▶ _PROMPT_: Run through the records and show each line that includes the string "start".

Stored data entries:
Background: an optimization exercise with open tools, aiming at small area and a short achievable clock period. Do not read the settings as production practice. RTL that was checked went through simulation tests only; none was proved equivalent to the original.

==> flow/design.v <==
module muldiv_engine #(
    parameter int MULT_CYCLES = 5,
    parameter int DIV_CYCLES  = 10
) (
    input  logic        clk,
    input  logic        reset,
    input  logic        start,
    input  logic [2:0]  op,
    input  logic [31:0] d1,
    input  logic [31:0] d2,
    input  logic        flush,
    output logic        busy,
    output logic [31:0] hi,
    output logic [31:0] lo
);
    logic        busy_reg;
    logic [3:0]  cnt_reg;
    logic        is_div_reg, sgn_reg, sa_reg, bprev_reg;
    logic        dpre_reg, dstep_reg, last_reg, busy_out_reg;
    logic [31:0] a_reg, l_reg;
    logic [33:0] h_reg;
    logic [31:0] hi_reg, lo_reg;
    assign busy = busy_out_reg;
    assign hi   = hi_reg;
    assign lo   = lo_reg;
    wire accept = start && !flush && !busy_reg && (op != 3'd0) && (op != 3'd7);
    wire op_md  = (op == 3'd1) || (op == 3'd2) || (op == 3'd3) || (op == 3'd4);
    wire last     = last_reg;
    wire div_pre  = dpre_reg;
    wire div_step = dstep_reg;
    logic sb_reg;
    wire sb       = sb_reg;
    wire dz       = (a_reg == 32'd0);
    wire [34:0] m35  = {{3{sgn_reg & a_reg[31]}}, a_reg};
    wire [34:0] m35x2 = {m35[33:0], 1'b0};
    localparam int BLK = 7;
    function automatic logic [34:0] add35(input logic [34:0] x, input logic [34:0] y,
                                          input logic cin);
        logic [34:0] s;
        logic        c, s0, pre, cblk;
        c = cin; pre = 1'b1; cblk = 1'b0;
        for (int i = 0; i < 35; i++) begin
            if (i % BLK == 0 && i != 0) begin
                c = 1'b0; pre = 1'b1;
            end
            s0 = x[i] ^ y[i] ^ c;
            c  = (x[i] & y[i]) | (c & (x[i] ^ y[i]));
            s[i] = (i < BLK) ? s0 : (s0 ^ (cblk & pre));
            pre  = pre & s0;
            if (i % BLK == BLK - 1) cblk = (i < BLK) ? c : (c | (pre & cblk));
        end
        add35 = s;
    endfunction
    function automatic logic [31:0] cneg32(input logic [31:0] x, input logic neg);
        logic [31:0] s;
        logic        z;
        z = 1'b0;
        for (int i = 0; i < 32; i++) begin
            s[i] = x[i] ^ (neg & z);
            z    = z | x[i];
        end
        cneg32 = s;
    endfunction
    logic [34:0] t [0:3];
    logic [3:0]  qb;
    logic [7:0]  pbits;
    always_comb begin
        for (int j = 0; j < 4; j++) begin
            logic [34:0] x, y;
            logic        one, two, neg, b2, b1, b0, rs;
            if (j == 0) begin
                rs = h_reg[33];
                if (div_step) x = {h_reg[32], h_reg[32:0], l_reg[31]};
                else          x = {h_reg[33], h_reg};
            end else begin
                rs = t[j-1][34];
                if (div_step) x = {t[j-1][32], t[j-1][32:0], l_reg[31-j]};
                else          x = {t[j-1][34], t[j-1][34], t[j-1][34:2]};
            end
            b2 = l_reg[2*j+1];
            b1 = l_reg[2*j];
            b0 = (j == 0) ? bprev_reg : l_reg[2*j-1];
            if (is_div_reg) begin
                if (last) begin
                    one = rs; two = 1'b0; neg = rs & sb;          
                end else begin
                    one = 1'b1; two = 1'b0; neg = ~(rs ^ sb);     
                end
            end else if (last) begin
                one = bprev_reg & ~sgn_reg; two = 1'b0; neg = 1'b0;   
            end else begin
                one = b1 ^ b0;
                two = (b2 & ~b1 & ~b0) | (~b2 & b1 & b0);
                neg = b2;
            end
            y = (({35{one}} & m35) | ({35{two}} & m35x2)) ^ {35{neg}};
            t[j] = add35(x, y, neg);
            qb[3-j] = ~t[j][34];
            pbits[2*j+1 -: 2] = t[j][1:0];
        end
    end
    wire        neg_l  = div_pre ? (sgn_reg & l_reg[31]) : (is_div_reg & (sa_reg ^ sb));
    wire [31:0] l_neg  = cneg32(l_reg, neg_l);
    wire        neg_h  = is_div_reg & sa_reg;
    wire [31:0] h_res  = cneg32(t[0][31:0], neg_h);
    always_ff @(posedge clk) begin
        if (!busy_reg) begin
            a_reg      <= d2;
            l_reg      <= d1;
            h_reg      <= 34'd0;
            bprev_reg  <= 1'b0;
            sgn_reg    <= (op == 3'd1) || (op == 3'd3);
            sb_reg     <= ((op == 3'd1) || (op == 3'd3)) && d2[31];
            is_div_reg <= (op == 3'd3) || (op == 3'd4);
            if (op == 3'd1 || op == 3'd2) cnt_reg <= 4'd5;
            else                          cnt_reg <= 4'd10;
            dpre_reg   <= (op == 3'd3) || (op == 3'd4);
            dstep_reg  <= (op == 3'd3) || (op == 3'd4);
            last_reg   <= 1'b0;
        end else begin
            cnt_reg   <= cnt_reg - 4'd1;
            dpre_reg  <= 1'b0;
            dstep_reg <= is_div_reg && (cnt_reg != 4'd2);
            last_reg  <= (cnt_reg == 4'd2);
            if (div_pre) begin
                l_reg  <= l_neg;
                sa_reg <= sgn_reg & l_reg[31];
            end else if (!last) begin
                if (is_div_reg) begin
                    h_reg <= t[3][33:0];
                    l_reg <= {l_reg[27:0], qb};
                end else begin
                    h_reg     <= {t[3][34], t[3][34:2]};
                    l_reg     <= {pbits, l_reg[31:8]};
                    bprev_reg <= l_reg[7];
                end
            end
        end
        if (reset) begin
            busy_reg <= 1'b0;
            busy_out_reg <= 1'b0;
            hi_reg   <= 32'd0;
            lo_reg   <= 32'd0;
        end else if (!busy_reg) begin
            busy_reg <= accept && op_md;
            busy_out_reg <= start && !flush && op_md;
            if (accept && op == 3'd5) hi_reg <= d1;
            if (accept && op == 3'd6) lo_reg <= d1;
        end else if (last) begin
            busy_reg <= 1'b0;
            busy_out_reg <= 1'b0;
            if (!(is_div_reg && dz)) begin
                hi_reg <= h_res;
                lo_reg <= l_neg;
            end
        end
    end
endmodule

▶ _EXERCISE OUTPUT_:
    input  logic        start,
    wire accept = start && !flush && !busy_reg && (op != 3'd0) && (op != 3'd7);
            busy_out_reg <= start && !flush && op_md;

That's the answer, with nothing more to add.